When the Food and Drug Administration (FDA) ordered the makers of Ambien to cut their recommended dose in half for women, they were acknowledging that millions of women had been overdosing on the well-known sleep aid for 20 years. Soon after, CBS’s 60 Minutes highlighted this fact—and sex differences in general—in a segment that asked: Why did this happen, and are men and women treated equally in research and medicine?
April’s Cerebrum article, “Equal ≠ The Same: Sex Differences in the Human Brain,” addresses those questions, traces the evolution of the subject back to Darwin, looks at what he labels “the neurotrash” approach, and reports some important new research on the issue. The article is written by Larry Cahill, Ph.D., a professor in the Department of Neurobiology and Behavior at the University of California, Irvine. Cahill brings the perspective of someone who once worked in private industry (on memory-enhancing drugs at G.D. Searle & Company in Illinois). Later, at UC Irvine, his research led to discoveries about sex influences on emotional memory. Currently, he studies sex influences on brain function.

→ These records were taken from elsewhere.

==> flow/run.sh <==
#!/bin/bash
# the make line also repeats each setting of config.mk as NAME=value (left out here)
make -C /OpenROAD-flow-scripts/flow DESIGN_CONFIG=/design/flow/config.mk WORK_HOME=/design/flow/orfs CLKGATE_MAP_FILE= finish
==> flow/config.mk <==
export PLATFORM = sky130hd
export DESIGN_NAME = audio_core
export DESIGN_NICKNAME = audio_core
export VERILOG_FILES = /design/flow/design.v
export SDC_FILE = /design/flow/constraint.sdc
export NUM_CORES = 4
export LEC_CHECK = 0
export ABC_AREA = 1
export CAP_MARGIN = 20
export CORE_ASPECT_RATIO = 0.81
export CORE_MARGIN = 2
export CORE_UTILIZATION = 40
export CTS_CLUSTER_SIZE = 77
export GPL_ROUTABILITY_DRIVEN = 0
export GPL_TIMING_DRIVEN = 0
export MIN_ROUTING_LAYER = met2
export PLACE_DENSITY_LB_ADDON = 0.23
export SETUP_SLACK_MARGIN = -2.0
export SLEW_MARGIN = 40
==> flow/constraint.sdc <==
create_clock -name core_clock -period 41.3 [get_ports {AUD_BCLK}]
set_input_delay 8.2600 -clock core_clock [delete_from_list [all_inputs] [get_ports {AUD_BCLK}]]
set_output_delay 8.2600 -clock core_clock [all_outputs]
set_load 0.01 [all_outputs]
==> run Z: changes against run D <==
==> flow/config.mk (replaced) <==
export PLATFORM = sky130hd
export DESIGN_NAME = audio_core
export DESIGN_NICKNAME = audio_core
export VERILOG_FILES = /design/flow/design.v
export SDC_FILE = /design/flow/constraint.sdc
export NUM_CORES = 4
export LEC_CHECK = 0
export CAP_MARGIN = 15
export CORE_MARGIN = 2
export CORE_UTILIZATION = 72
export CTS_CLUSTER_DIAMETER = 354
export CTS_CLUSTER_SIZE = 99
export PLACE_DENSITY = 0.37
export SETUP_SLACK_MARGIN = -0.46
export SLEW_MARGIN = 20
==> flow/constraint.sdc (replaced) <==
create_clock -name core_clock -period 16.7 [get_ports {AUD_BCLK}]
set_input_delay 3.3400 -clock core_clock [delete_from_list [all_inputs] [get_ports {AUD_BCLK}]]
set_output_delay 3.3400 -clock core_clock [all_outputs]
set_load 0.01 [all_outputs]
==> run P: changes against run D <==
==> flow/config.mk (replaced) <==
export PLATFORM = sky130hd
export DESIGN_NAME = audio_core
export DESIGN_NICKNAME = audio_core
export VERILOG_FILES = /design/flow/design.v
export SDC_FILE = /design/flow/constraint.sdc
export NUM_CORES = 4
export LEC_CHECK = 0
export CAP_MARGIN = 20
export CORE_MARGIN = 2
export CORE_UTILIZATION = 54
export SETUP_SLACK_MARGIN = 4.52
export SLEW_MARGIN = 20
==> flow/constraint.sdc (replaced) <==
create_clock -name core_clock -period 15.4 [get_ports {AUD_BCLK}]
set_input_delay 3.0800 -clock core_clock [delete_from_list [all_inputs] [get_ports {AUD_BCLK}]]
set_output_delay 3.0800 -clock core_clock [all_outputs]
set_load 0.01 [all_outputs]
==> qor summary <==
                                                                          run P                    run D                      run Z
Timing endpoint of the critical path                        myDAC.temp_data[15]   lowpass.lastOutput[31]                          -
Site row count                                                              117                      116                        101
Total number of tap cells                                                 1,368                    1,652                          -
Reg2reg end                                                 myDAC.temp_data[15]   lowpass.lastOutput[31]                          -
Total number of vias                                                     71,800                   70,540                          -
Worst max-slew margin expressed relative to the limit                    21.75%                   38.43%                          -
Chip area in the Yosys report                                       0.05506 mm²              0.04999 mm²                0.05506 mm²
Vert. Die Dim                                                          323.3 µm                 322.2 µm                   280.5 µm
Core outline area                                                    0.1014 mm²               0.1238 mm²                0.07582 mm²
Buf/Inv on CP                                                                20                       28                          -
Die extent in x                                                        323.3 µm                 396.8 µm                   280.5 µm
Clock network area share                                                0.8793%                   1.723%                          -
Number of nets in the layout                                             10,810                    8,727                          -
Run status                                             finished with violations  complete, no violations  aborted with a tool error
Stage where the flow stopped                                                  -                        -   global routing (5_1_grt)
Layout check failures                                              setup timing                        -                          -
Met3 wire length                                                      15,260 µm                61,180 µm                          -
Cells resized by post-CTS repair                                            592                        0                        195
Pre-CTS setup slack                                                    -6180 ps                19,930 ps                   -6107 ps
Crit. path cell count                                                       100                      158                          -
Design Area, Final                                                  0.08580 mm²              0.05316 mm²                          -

Cahill believes that the biomedical community has long operated on what is increasingly being viewed as a false assumption: that biological sex matters little, if at all, in most areas of medicine.” He answers the second question with a very direct, “No, today’s biomedical research establishment is not treating men and women equally.”
Since the 1970s, the hypothalamus, a region of the brain that regulates both sex hormones and sexual behaviors, was the focus for most neuroscientists studying sex differences in the brain. “They almost completely ignored possible sex influences on other areas of the brain, assuming that the sexes shared anything that was fundamental when it came to brain function,” he writes, adding: “To this day, neuroscientists overwhelmingly study only male animals.”
Recent studies cited by Cahill include one that found greater average inter-hemispheric connectivity in women compared to men—although what it means functionally is yet to be determined. Another study involved a comprehensive analysis of the patterns of expression in the brain of immune system–related genes in human aging and Alzheimer’s disease (AD) and found sex-specific patterns of gene expression in both conditions.
“In particular, they compared patterns of gene expression in two regions that are critical for higher cognitive function and known to develop AD-type pathology: the hippocampus and a region of the frontal cortex called the superior frontal gyrus,” writes Cahill. “The hippocampus was more prone to immune-type gene reactions in females than in males, while the superior frontal gyrus was more susceptible to immune-type gene reactions in males than in females. Studies such as this prove that the biological mechanisms of brain aging and disease cannot be assumed to be the same in men and women.”
Stay tuned to find out whether sex differences in the brain ultimately reveal the biological reason that Men Are from Mars, and Women Are from Venus, a book that Cahill would argue was published way before all the facts were in.